**RECORDS PROVIDED:**
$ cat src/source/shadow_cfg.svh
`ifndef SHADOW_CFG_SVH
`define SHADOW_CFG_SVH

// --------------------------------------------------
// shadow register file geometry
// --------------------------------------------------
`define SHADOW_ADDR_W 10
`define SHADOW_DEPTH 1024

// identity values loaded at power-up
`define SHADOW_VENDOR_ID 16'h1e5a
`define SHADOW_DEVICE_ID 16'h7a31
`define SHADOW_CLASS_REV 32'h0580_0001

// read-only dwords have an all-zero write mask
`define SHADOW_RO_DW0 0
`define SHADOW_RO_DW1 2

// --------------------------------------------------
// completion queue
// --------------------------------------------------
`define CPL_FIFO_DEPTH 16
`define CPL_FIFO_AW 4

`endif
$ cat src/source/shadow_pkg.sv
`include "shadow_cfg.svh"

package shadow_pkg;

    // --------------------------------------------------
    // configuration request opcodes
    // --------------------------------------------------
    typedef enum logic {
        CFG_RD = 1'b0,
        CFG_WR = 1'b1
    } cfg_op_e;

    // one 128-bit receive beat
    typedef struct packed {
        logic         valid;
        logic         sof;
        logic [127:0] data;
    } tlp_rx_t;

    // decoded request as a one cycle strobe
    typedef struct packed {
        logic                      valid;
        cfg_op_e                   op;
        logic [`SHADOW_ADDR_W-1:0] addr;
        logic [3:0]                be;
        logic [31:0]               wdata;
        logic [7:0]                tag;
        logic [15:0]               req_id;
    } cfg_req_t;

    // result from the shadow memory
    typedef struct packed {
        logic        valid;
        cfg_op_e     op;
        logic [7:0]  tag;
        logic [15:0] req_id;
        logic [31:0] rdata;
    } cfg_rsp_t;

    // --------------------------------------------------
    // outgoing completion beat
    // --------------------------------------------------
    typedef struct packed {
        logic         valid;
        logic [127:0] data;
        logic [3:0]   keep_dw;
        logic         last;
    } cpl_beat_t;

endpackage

**ACTIVITY:**
Return every record, word for word.

**SOLUTION:**
$ cat src/source/shadow_cfg.svh
`ifndef SHADOW_CFG_SVH
`define SHADOW_CFG_SVH

// --------------------------------------------------
// shadow register file geometry
// --------------------------------------------------
`define SHADOW_ADDR_W 10
`define SHADOW_DEPTH 1024

// identity values loaded at power-up
`define SHADOW_VENDOR_ID 16'h1e5a
`define SHADOW_DEVICE_ID 16'h7a31
`define SHADOW_CLASS_REV 32'h0580_0001

// read-only dwords have an all-zero write mask
`define SHADOW_RO_DW0 0
`define SHADOW_RO_DW1 2

// --------------------------------------------------
// completion queue
// --------------------------------------------------
`define CPL_FIFO_DEPTH 16
`define CPL_FIFO_AW 4

`endif
$ cat src/source/shadow_pkg.sv
`include "shadow_cfg.svh"

package shadow_pkg;

    // --------------------------------------------------
    // configuration request opcodes
    // --------------------------------------------------
    typedef enum logic {
        CFG_RD = 1'b0,
        CFG_WR = 1'b1
    } cfg_op_e;

    // one 128-bit receive beat
    typedef struct packed {
        logic         valid;
        logic         sof;
        logic [127:0] data;
    } tlp_rx_t;

    // decoded request as a one cycle strobe
    typedef struct packed {
        logic                      valid;
        cfg_op_e                   op;
        logic [`SHADOW_ADDR_W-1:0] addr;
        logic [3:0]                be;
        logic [31:0]               wdata;
        logic [7:0]                tag;
        logic [15:0]               req_id;
    } cfg_req_t;

    // result from the shadow memory
    typedef struct packed {
        logic        valid;
        cfg_op_e     op;
        logic [7:0]  tag;
        logic [15:0] req_id;
        logic [31:0] rdata;
    } cfg_rsp_t;

    // --------------------------------------------------
    // outgoing completion beat
    // --------------------------------------------------
    typedef struct packed {
        logic         valid;
        logic [127:0] data;
        logic [3:0]   keep_dw;
        logic         last;
    } cpl_beat_t;

endpackage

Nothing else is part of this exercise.